REQUIRED WORK –
Of all the lines in the records below, copy only those that contain the string "queue".

[Records contained in a dataset]

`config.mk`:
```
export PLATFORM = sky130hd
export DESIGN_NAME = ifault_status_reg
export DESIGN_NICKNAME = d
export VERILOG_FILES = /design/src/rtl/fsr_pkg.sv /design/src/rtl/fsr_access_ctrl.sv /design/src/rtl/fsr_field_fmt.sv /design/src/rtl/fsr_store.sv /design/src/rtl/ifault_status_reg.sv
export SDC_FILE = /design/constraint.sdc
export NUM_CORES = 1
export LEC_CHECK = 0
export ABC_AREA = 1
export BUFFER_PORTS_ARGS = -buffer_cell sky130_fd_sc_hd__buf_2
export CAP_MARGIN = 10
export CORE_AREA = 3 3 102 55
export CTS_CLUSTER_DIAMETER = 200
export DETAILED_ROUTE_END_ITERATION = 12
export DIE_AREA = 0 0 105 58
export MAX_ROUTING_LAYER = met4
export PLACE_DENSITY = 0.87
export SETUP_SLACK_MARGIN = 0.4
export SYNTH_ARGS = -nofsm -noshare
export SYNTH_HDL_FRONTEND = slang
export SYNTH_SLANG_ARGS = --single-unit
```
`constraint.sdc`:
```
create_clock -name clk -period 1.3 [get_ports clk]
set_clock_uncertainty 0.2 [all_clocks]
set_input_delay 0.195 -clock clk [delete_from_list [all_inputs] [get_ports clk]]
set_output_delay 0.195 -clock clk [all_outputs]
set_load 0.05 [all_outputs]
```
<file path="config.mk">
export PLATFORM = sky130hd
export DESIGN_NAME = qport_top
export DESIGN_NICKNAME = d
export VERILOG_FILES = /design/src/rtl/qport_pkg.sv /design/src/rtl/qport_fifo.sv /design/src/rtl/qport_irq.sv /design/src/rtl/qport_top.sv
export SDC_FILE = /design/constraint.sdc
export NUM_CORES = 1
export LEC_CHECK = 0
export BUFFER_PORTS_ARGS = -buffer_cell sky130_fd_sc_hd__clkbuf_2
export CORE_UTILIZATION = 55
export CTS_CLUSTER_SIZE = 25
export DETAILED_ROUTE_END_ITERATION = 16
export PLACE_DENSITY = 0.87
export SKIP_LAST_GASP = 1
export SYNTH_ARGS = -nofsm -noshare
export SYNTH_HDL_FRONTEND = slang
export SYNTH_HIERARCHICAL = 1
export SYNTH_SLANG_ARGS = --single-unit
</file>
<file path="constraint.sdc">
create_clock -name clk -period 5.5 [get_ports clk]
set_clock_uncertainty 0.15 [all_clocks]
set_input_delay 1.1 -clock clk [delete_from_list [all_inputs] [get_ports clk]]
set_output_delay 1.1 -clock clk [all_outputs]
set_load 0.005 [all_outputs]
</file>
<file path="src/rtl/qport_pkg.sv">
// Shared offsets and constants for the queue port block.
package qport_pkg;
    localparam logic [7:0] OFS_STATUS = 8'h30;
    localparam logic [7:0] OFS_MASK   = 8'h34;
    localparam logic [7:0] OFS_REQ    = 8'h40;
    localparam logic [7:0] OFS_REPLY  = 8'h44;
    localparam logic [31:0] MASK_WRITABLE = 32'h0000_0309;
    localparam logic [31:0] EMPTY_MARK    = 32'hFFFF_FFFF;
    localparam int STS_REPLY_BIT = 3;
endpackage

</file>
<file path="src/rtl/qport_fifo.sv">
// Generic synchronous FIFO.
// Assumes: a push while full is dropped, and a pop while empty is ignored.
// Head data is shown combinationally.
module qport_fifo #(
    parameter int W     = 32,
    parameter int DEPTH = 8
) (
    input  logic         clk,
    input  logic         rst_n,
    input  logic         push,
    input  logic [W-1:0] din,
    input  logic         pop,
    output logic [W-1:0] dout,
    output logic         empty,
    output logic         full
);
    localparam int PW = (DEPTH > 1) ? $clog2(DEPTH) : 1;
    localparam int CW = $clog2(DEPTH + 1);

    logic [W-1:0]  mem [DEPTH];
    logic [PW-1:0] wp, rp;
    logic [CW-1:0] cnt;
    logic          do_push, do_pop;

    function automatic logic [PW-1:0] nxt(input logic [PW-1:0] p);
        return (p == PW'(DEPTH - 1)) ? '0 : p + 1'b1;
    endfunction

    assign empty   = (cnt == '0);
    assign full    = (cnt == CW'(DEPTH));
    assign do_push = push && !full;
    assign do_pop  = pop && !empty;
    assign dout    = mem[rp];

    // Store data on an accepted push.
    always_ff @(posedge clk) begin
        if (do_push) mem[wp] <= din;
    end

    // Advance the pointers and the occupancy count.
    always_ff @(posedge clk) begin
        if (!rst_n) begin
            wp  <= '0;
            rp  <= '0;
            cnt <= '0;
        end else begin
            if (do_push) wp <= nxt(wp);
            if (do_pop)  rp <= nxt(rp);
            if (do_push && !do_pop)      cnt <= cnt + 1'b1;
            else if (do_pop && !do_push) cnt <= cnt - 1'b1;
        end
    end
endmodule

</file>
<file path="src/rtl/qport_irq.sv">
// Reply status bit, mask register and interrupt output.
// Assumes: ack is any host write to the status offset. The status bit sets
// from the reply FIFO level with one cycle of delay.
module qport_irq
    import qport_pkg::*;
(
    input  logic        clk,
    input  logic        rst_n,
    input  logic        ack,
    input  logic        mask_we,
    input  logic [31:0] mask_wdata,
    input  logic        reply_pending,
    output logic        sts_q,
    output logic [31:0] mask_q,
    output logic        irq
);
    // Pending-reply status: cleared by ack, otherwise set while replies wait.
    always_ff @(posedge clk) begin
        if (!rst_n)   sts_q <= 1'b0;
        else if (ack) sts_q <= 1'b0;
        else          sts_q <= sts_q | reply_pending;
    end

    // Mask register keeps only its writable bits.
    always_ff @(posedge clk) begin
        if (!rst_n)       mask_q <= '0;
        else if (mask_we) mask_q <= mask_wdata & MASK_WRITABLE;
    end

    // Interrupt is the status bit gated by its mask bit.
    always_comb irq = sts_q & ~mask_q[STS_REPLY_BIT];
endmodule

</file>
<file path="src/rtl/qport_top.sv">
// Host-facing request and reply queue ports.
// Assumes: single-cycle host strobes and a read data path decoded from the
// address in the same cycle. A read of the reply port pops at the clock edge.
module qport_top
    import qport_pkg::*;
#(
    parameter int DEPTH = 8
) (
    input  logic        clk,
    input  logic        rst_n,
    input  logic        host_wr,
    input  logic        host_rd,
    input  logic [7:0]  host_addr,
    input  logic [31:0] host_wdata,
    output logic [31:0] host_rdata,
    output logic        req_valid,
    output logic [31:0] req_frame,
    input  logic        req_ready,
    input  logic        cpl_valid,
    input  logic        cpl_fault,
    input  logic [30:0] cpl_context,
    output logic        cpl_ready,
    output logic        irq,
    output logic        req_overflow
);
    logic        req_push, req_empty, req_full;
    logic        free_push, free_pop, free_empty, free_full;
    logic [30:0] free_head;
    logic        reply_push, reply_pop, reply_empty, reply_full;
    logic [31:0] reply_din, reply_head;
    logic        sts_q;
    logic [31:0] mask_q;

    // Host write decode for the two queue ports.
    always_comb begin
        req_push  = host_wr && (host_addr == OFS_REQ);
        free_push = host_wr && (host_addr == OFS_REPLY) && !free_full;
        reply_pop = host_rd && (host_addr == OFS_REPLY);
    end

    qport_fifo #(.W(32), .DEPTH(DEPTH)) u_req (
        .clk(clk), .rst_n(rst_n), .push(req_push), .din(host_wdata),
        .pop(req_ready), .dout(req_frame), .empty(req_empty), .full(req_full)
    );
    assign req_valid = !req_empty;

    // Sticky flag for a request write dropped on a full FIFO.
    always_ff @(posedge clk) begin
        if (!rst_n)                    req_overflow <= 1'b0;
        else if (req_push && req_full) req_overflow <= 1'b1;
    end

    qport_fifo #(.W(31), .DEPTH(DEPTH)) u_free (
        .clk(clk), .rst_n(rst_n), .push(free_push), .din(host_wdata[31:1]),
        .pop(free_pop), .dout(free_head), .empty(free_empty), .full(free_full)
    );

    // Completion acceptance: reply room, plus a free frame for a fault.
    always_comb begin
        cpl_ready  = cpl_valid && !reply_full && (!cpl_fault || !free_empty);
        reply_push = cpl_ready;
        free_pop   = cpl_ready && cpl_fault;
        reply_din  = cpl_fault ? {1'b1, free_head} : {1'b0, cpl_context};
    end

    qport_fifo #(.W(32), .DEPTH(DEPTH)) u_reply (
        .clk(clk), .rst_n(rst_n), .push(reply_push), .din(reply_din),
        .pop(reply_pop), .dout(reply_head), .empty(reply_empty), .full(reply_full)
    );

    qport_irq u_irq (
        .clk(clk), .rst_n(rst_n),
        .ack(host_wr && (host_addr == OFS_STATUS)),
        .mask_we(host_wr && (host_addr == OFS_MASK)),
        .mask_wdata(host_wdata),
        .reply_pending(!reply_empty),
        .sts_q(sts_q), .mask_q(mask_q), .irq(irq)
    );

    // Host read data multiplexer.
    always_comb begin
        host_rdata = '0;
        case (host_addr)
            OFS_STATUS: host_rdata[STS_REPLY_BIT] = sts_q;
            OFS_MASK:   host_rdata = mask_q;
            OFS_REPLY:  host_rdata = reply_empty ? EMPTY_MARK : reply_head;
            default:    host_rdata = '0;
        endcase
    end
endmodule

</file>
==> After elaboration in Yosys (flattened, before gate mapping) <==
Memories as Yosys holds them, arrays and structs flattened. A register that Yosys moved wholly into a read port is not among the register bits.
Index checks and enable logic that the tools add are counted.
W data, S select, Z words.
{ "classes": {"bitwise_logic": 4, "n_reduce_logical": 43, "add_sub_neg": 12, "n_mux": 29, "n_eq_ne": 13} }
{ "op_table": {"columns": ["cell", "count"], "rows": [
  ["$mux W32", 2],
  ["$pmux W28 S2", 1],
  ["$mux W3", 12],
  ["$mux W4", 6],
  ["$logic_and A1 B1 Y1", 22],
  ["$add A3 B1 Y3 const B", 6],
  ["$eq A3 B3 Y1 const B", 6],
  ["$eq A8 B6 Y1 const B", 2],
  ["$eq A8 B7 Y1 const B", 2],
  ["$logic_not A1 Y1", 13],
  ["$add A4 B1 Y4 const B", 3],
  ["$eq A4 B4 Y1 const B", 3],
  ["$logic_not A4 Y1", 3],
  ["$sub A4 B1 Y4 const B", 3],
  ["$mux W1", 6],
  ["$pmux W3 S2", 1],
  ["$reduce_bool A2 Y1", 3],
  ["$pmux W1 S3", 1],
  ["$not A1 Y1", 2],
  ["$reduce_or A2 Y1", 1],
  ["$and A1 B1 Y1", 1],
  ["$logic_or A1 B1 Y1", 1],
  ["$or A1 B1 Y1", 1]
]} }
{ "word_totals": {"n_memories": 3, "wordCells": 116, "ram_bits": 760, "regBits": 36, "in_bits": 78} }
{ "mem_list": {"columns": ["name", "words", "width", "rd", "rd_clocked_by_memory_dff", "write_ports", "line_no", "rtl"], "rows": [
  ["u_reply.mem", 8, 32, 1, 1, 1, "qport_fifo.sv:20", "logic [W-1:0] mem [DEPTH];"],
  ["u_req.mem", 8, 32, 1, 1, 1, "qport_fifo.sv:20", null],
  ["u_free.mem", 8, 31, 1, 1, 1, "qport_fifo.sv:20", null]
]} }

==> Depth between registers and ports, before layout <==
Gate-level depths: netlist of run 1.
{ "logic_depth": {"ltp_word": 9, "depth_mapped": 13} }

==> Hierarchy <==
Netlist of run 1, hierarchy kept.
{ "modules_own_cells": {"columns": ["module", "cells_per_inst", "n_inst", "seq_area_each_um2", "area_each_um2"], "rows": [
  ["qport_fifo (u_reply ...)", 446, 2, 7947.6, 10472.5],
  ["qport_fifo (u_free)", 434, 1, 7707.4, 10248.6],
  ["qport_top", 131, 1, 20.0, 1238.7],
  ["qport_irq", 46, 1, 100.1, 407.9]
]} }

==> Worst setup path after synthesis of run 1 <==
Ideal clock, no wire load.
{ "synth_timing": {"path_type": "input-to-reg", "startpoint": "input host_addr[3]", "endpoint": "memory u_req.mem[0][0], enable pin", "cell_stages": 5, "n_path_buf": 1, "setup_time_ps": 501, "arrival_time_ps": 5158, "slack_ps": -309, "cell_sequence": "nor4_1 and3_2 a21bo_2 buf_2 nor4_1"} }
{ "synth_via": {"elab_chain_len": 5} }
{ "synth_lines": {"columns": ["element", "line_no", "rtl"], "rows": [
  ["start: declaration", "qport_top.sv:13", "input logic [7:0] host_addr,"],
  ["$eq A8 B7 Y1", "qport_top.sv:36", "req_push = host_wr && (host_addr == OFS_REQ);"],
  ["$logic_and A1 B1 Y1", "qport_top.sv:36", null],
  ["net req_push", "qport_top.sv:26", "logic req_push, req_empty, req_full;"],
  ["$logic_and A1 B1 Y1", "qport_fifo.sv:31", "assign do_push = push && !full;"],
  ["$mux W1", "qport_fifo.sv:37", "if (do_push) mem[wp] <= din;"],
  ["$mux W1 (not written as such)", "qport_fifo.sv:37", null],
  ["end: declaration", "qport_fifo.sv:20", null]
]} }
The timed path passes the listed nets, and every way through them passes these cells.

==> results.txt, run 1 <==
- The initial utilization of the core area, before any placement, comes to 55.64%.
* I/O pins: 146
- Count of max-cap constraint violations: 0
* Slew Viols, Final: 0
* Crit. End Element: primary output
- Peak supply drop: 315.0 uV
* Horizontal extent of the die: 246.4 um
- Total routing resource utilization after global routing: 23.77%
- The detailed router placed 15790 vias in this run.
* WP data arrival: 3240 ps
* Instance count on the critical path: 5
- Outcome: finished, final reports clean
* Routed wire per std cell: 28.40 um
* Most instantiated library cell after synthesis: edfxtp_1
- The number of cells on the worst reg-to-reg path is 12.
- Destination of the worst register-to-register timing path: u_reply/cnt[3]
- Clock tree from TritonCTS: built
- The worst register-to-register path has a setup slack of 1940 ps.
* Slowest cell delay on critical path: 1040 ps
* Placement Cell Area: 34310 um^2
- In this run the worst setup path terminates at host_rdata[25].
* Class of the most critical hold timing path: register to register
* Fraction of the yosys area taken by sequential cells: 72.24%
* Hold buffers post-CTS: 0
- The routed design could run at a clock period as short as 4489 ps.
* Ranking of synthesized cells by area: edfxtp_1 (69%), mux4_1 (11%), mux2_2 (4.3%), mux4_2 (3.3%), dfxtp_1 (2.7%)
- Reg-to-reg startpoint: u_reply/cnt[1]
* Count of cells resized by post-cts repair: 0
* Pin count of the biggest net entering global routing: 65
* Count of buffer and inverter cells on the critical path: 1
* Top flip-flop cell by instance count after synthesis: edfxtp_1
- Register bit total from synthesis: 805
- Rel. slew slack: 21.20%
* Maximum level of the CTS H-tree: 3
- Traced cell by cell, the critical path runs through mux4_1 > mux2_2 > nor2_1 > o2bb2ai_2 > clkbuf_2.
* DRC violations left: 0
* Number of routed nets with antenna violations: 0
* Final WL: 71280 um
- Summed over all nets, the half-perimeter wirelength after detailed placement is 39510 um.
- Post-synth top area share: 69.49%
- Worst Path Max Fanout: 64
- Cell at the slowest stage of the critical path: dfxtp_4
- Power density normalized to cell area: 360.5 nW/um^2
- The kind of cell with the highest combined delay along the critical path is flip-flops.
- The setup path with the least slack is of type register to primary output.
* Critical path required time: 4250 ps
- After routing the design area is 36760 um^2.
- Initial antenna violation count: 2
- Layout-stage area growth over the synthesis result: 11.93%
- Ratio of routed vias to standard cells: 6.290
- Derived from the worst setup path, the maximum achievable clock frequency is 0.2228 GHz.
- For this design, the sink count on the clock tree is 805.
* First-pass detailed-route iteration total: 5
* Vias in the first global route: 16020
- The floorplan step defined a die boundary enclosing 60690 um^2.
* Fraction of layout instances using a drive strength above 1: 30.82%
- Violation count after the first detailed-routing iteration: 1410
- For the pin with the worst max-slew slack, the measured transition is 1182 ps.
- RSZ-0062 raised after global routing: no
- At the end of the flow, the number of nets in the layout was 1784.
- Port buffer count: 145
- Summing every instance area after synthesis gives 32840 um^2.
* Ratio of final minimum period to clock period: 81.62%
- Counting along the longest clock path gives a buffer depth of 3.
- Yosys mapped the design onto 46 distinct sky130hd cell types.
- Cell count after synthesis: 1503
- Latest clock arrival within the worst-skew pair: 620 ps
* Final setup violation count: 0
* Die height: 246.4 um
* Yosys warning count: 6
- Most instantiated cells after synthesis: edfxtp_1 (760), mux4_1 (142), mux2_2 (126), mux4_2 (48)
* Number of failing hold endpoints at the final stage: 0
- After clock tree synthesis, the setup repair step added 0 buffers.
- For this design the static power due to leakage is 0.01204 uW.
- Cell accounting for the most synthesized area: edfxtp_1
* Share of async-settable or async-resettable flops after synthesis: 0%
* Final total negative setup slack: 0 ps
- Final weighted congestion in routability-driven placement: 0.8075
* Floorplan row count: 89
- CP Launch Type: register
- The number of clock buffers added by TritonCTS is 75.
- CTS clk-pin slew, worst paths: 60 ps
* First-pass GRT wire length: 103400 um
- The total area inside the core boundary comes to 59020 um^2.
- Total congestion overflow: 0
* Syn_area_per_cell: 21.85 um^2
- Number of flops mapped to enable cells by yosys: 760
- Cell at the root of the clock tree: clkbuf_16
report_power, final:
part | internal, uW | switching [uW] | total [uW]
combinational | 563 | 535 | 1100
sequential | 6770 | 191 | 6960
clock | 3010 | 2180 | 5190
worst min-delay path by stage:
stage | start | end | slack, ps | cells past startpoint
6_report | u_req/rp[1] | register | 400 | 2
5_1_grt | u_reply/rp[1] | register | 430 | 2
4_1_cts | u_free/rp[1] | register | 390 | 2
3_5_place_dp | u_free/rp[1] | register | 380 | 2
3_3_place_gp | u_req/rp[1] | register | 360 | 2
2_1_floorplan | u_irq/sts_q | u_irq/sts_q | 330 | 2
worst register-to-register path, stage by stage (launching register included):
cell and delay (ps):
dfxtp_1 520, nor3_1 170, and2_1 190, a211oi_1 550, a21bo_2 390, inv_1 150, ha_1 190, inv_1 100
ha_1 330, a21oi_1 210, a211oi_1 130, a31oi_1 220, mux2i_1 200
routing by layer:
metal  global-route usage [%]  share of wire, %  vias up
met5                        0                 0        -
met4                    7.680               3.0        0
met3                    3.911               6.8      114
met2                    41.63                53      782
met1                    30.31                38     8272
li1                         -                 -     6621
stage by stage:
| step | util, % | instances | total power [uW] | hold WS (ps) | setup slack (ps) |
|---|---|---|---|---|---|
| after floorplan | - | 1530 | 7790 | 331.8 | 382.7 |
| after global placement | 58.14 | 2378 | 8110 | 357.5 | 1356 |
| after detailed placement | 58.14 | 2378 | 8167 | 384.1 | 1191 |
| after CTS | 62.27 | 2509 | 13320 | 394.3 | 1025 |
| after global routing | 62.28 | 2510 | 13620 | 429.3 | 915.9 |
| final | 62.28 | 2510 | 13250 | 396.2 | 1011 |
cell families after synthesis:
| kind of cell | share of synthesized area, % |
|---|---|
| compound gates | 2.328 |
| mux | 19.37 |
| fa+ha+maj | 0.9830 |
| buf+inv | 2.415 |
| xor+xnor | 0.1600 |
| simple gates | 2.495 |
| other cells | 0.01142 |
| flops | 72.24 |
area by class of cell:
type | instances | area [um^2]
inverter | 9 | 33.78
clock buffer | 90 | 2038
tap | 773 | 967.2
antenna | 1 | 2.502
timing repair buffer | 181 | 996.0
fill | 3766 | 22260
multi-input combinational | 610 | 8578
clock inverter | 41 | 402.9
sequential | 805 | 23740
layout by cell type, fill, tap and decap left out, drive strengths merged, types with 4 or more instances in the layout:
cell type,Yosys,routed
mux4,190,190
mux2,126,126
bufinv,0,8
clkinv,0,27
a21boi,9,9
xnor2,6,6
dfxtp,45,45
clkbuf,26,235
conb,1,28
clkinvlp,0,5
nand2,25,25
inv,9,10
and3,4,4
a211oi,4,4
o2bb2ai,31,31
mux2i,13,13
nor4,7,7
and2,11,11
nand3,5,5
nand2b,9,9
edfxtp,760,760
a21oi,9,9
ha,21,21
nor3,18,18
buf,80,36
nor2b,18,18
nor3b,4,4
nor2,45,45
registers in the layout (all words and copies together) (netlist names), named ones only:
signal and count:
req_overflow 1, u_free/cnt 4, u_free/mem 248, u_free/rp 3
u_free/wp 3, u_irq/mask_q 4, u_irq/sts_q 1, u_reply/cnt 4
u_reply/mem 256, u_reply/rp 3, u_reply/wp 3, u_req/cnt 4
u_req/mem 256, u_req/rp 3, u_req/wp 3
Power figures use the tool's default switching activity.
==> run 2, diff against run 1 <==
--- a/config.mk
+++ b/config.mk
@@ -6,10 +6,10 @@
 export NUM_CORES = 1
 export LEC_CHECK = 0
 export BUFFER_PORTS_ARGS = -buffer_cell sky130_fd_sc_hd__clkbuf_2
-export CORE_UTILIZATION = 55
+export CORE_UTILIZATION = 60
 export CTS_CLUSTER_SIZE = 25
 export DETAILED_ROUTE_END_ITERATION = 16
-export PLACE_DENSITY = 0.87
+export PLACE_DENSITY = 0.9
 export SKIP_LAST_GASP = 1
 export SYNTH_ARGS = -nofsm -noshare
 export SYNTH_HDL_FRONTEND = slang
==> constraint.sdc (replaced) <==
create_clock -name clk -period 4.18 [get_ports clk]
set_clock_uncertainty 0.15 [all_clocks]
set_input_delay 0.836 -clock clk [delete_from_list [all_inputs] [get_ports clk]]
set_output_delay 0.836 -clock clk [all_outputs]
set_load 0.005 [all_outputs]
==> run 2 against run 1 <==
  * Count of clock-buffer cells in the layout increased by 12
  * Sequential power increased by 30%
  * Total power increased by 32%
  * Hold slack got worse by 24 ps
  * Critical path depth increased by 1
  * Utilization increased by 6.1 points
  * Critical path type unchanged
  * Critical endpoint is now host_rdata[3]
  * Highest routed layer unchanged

SOLUTION TO THIS PROBLEM –
// Shared offsets and constants for the queue port block.
// Host-facing request and reply queue ports.
    // Host write decode for the two queue ports.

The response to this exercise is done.